What you will do. Pull every line holding the word "wsel" from the data below and copy it.

Collected data.
***

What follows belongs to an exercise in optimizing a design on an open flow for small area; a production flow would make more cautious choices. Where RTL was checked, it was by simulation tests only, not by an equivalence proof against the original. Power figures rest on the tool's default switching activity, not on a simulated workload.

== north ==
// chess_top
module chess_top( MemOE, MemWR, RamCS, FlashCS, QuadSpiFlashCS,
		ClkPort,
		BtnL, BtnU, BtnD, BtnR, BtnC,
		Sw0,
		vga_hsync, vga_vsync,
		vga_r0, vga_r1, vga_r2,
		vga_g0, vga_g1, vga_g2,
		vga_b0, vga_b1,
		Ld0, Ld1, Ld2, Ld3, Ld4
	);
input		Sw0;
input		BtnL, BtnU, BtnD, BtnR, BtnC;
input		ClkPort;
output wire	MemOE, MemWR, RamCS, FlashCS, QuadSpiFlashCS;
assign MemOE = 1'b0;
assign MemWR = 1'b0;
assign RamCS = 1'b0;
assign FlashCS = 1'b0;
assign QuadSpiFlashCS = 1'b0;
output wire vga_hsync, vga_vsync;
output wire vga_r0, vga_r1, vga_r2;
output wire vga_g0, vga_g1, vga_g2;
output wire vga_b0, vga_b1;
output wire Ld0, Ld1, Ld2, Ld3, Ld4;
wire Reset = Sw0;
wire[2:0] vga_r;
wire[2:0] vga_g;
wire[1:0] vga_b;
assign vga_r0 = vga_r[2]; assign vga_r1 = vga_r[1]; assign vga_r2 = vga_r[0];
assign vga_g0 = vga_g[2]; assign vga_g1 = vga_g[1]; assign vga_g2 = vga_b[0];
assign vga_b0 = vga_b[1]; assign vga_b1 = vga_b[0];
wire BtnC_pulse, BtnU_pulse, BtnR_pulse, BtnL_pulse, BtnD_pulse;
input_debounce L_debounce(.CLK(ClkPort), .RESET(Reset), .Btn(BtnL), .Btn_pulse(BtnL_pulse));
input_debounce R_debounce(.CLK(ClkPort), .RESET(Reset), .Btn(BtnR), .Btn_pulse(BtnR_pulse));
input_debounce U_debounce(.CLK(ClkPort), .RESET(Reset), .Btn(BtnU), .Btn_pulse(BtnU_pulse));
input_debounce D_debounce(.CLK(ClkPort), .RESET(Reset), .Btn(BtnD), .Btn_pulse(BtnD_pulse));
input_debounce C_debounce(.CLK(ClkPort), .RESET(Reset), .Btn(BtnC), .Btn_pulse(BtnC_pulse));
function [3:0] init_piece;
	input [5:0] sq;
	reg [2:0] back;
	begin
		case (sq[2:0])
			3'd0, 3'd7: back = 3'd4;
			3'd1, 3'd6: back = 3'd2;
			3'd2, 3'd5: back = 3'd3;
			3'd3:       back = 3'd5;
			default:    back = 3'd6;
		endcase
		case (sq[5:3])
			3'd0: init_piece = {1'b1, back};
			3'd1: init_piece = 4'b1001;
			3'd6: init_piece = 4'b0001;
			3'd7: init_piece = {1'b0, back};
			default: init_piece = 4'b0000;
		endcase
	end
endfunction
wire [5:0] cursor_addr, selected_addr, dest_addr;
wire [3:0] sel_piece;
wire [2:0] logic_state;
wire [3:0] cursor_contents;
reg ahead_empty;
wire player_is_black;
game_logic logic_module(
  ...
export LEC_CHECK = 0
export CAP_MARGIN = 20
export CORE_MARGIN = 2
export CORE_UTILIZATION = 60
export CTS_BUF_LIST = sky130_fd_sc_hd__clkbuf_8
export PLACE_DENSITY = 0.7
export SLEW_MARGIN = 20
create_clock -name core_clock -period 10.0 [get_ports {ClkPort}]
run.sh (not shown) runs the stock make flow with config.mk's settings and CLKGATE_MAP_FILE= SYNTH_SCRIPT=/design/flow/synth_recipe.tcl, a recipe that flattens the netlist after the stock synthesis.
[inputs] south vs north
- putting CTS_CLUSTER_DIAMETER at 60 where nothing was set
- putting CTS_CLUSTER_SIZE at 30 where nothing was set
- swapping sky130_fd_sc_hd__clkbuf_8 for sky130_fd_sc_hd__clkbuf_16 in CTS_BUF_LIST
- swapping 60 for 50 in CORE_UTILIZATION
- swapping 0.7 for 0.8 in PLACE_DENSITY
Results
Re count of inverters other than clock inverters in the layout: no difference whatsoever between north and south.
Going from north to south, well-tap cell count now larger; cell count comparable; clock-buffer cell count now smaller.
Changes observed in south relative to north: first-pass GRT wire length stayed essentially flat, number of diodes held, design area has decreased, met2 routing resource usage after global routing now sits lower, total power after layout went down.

***

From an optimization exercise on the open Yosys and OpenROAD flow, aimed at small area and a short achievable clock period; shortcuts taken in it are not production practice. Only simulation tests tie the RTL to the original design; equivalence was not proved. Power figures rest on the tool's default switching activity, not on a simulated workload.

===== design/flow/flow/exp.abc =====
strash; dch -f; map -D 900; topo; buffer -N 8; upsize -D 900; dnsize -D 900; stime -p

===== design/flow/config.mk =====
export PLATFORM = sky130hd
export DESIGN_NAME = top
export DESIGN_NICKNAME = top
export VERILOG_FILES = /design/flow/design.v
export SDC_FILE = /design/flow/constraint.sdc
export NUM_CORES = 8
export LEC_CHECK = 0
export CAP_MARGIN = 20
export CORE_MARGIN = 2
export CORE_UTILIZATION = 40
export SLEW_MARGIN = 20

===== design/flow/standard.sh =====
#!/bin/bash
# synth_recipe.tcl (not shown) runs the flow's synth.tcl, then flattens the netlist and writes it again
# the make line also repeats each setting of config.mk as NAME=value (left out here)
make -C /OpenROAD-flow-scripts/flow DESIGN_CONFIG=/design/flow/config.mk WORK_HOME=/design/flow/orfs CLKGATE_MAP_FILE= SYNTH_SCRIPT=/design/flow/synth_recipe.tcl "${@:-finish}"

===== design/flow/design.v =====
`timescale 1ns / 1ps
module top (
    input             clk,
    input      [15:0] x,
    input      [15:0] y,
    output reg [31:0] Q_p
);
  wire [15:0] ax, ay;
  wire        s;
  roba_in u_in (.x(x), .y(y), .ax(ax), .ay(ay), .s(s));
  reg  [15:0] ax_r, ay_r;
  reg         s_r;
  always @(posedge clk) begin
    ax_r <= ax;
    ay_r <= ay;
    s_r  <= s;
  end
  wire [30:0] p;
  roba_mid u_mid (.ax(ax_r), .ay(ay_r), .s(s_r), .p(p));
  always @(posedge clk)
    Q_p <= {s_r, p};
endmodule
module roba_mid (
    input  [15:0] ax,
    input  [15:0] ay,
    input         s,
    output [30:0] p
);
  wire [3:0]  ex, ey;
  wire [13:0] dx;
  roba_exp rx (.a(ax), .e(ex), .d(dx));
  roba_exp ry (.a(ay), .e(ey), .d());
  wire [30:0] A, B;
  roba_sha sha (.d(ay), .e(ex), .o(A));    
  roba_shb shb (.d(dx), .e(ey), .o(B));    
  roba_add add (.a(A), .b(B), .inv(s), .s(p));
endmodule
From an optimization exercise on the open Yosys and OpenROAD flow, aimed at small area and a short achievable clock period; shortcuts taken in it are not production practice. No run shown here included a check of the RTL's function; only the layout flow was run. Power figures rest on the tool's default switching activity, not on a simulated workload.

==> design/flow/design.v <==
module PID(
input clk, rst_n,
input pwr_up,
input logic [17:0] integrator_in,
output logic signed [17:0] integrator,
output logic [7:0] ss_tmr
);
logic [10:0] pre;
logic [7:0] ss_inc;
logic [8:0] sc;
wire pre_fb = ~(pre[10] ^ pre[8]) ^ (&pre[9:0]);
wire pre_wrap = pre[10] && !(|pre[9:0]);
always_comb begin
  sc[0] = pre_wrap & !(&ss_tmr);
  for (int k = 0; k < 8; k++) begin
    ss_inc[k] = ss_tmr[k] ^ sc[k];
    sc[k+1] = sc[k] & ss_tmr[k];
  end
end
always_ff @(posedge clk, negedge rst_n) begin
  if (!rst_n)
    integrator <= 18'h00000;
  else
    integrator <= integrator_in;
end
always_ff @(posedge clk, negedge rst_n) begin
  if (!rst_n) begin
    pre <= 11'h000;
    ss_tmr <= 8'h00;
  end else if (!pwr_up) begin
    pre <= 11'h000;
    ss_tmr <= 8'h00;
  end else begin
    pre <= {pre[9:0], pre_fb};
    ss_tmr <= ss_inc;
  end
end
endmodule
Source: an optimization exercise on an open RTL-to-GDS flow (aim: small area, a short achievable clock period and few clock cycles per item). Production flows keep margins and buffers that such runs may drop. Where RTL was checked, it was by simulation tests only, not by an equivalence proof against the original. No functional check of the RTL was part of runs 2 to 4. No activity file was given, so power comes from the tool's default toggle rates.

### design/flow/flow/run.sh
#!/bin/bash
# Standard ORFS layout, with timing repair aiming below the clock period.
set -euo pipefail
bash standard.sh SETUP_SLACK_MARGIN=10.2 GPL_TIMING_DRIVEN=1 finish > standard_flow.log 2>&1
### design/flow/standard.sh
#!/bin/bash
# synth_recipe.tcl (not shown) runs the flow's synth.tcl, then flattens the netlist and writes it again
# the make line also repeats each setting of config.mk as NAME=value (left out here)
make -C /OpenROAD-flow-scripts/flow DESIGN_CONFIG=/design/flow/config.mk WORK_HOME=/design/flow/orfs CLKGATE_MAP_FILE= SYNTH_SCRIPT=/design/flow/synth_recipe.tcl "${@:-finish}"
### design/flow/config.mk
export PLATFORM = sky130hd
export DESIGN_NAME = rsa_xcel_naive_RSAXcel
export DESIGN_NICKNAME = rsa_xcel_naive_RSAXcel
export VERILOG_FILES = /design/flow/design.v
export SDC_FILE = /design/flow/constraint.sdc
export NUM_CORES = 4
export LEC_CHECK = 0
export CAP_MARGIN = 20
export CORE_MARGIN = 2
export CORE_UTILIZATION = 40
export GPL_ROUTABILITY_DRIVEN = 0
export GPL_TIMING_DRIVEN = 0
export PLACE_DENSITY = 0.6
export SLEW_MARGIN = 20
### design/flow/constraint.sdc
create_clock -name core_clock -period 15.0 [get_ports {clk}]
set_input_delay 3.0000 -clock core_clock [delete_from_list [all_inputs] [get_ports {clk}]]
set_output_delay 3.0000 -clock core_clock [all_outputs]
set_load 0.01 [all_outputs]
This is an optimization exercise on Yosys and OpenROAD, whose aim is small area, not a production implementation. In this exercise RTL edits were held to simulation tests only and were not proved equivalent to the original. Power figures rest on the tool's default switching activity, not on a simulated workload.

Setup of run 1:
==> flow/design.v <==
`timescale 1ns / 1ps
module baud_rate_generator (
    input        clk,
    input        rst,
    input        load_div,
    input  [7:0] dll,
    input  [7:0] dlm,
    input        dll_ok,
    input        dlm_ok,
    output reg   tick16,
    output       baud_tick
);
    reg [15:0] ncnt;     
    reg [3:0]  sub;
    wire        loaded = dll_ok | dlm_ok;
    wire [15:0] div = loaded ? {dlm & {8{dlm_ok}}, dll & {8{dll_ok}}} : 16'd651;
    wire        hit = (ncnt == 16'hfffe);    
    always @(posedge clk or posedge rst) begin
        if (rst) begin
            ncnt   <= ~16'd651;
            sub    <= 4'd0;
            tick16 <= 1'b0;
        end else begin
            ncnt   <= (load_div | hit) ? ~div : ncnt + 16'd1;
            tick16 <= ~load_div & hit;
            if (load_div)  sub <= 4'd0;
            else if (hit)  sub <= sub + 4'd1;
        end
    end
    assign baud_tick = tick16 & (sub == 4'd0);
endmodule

***

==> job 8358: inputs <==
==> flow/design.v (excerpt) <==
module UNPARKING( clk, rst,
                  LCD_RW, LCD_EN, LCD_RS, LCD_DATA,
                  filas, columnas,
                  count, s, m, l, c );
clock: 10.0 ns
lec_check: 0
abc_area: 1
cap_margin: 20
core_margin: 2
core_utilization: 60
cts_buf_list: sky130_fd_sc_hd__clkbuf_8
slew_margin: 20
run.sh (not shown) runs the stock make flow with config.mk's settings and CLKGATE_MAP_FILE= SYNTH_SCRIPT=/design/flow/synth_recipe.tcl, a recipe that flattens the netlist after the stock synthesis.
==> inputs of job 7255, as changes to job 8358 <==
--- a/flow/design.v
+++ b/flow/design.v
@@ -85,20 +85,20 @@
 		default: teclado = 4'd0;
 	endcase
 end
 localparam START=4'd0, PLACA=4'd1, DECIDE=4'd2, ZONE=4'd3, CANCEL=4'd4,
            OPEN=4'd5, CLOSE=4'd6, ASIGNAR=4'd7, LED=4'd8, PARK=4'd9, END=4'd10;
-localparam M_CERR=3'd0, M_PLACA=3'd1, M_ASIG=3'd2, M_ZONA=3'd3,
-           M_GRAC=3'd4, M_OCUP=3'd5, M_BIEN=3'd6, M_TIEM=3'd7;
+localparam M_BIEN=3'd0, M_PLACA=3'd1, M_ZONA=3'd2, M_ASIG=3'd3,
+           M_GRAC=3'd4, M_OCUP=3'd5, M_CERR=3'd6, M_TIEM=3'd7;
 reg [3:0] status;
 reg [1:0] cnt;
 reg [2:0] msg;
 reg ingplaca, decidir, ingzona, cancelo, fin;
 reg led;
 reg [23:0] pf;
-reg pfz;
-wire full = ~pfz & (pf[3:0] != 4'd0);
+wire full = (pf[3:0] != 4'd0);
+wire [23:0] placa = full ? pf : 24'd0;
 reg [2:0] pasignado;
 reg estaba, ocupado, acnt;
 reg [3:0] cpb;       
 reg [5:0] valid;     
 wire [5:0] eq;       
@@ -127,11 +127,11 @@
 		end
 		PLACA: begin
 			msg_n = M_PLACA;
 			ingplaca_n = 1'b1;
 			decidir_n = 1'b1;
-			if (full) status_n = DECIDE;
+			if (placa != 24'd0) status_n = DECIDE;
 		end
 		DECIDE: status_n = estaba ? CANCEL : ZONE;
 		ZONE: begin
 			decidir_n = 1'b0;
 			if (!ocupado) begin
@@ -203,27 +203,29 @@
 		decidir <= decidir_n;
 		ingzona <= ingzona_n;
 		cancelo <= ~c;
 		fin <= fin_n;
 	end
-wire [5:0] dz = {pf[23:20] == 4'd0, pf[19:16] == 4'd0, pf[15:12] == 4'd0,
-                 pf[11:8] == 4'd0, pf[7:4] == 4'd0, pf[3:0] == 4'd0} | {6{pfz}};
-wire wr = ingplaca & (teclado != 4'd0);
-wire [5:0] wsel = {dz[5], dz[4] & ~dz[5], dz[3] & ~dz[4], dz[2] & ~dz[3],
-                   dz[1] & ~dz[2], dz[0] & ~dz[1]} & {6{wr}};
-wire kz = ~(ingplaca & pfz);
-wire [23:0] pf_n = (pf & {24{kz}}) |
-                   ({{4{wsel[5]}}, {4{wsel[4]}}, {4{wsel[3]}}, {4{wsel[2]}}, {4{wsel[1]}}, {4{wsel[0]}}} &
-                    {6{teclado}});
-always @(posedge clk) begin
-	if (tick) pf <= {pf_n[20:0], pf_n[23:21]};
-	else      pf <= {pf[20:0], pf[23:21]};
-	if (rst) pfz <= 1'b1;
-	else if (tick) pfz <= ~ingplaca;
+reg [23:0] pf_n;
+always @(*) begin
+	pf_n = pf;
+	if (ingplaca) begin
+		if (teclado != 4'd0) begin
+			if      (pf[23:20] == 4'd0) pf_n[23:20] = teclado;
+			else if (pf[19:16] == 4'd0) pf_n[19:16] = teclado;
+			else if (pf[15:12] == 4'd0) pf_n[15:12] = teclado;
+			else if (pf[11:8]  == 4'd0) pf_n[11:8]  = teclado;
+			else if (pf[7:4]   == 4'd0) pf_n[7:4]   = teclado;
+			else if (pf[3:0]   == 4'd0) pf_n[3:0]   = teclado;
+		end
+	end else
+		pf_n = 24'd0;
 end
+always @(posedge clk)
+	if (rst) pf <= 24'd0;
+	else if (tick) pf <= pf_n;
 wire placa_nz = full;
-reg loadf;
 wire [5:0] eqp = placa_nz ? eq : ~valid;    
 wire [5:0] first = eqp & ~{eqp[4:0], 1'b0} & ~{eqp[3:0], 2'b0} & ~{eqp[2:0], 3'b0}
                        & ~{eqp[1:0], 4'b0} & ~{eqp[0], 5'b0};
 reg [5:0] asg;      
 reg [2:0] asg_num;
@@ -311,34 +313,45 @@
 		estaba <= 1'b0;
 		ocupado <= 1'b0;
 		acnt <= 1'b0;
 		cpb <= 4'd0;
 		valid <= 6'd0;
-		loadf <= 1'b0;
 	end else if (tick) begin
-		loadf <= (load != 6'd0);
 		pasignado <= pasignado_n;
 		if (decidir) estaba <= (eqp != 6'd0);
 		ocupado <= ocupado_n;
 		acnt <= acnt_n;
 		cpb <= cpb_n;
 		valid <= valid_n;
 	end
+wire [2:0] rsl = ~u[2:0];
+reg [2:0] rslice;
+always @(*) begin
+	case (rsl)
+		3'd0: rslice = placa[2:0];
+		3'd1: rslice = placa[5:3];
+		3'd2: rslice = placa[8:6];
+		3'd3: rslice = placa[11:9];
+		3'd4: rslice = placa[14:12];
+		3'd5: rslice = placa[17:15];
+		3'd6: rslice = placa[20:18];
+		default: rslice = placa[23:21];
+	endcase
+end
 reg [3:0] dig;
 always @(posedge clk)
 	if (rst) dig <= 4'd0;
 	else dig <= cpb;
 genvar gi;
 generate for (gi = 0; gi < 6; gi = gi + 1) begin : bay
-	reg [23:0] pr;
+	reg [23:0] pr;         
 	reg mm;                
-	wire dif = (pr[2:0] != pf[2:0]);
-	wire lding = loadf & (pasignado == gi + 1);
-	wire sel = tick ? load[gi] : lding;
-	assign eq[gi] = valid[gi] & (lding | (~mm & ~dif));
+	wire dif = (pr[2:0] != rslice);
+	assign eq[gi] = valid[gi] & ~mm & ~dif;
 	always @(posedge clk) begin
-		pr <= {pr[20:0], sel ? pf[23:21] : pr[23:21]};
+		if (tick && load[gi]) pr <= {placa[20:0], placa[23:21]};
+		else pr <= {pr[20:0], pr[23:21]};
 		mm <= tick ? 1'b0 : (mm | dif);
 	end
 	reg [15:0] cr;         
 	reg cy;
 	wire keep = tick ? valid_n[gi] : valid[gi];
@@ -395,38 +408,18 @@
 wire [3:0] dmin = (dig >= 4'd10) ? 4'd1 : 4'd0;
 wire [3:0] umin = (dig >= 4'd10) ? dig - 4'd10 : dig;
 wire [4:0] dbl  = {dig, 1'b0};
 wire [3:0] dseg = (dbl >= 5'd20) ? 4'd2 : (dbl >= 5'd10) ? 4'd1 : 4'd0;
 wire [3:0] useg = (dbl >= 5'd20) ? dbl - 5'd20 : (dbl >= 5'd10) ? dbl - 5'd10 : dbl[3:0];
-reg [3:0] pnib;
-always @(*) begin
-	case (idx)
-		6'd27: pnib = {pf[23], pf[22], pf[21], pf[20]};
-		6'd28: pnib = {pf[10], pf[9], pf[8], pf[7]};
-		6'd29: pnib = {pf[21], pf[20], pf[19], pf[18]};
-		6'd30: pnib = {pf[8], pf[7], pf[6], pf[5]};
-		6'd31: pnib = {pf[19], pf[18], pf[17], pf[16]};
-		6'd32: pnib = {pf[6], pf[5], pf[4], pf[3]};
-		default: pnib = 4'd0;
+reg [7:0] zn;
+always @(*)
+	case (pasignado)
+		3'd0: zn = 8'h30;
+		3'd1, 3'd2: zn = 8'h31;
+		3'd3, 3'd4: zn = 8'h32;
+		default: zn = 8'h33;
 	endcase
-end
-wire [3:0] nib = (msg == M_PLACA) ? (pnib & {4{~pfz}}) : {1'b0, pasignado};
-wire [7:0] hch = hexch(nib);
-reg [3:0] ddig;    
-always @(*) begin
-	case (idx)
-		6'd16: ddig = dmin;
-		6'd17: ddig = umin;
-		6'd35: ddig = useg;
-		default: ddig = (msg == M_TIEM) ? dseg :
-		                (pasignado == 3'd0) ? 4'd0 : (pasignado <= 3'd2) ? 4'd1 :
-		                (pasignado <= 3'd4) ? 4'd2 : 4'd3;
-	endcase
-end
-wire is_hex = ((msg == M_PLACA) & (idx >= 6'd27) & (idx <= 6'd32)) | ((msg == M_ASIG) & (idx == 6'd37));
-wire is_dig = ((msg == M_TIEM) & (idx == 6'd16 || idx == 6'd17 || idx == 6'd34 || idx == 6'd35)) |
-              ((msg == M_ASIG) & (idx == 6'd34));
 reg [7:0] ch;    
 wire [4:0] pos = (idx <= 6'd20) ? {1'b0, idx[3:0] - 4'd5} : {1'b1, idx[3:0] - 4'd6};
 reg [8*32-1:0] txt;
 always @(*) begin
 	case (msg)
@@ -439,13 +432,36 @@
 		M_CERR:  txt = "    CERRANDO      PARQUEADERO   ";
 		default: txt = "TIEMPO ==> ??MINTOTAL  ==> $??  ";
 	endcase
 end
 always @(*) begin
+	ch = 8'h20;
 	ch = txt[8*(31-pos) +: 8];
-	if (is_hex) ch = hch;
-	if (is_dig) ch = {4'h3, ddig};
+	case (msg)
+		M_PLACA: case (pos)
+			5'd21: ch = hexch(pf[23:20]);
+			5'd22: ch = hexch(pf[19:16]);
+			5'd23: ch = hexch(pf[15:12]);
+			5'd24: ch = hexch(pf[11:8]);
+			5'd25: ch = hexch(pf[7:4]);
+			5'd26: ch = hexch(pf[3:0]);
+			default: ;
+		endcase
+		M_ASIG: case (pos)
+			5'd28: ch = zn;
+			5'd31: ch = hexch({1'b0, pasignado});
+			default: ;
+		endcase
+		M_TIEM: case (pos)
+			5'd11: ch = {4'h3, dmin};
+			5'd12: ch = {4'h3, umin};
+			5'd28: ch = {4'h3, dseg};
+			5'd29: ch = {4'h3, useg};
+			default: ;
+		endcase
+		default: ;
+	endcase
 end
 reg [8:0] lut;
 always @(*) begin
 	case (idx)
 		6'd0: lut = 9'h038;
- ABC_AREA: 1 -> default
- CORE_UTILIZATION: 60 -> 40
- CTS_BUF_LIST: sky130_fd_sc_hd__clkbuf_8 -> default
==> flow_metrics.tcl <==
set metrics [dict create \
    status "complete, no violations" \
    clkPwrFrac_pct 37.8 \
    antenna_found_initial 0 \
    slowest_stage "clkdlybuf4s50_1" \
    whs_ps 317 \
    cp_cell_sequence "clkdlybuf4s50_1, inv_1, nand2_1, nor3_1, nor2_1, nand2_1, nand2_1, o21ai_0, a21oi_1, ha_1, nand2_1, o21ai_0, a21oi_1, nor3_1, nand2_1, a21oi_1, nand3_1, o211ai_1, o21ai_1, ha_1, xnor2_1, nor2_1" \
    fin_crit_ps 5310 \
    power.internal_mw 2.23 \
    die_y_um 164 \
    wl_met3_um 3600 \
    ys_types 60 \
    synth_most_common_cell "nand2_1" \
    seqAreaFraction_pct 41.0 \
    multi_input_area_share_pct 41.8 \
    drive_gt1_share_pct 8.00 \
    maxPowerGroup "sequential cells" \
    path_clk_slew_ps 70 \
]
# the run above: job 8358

***

Task solution.
-wire [5:0] wsel = {dz[5], dz[4] & ~dz[5], dz[3] & ~dz[4], dz[2] & ~dz[3],
-                   ({{4{wsel[5]}}, {4{wsel[4]}}, {4{wsel[3]}}, {4{wsel[2]}}, {4{wsel[1]}}, {4{wsel[0]}}} &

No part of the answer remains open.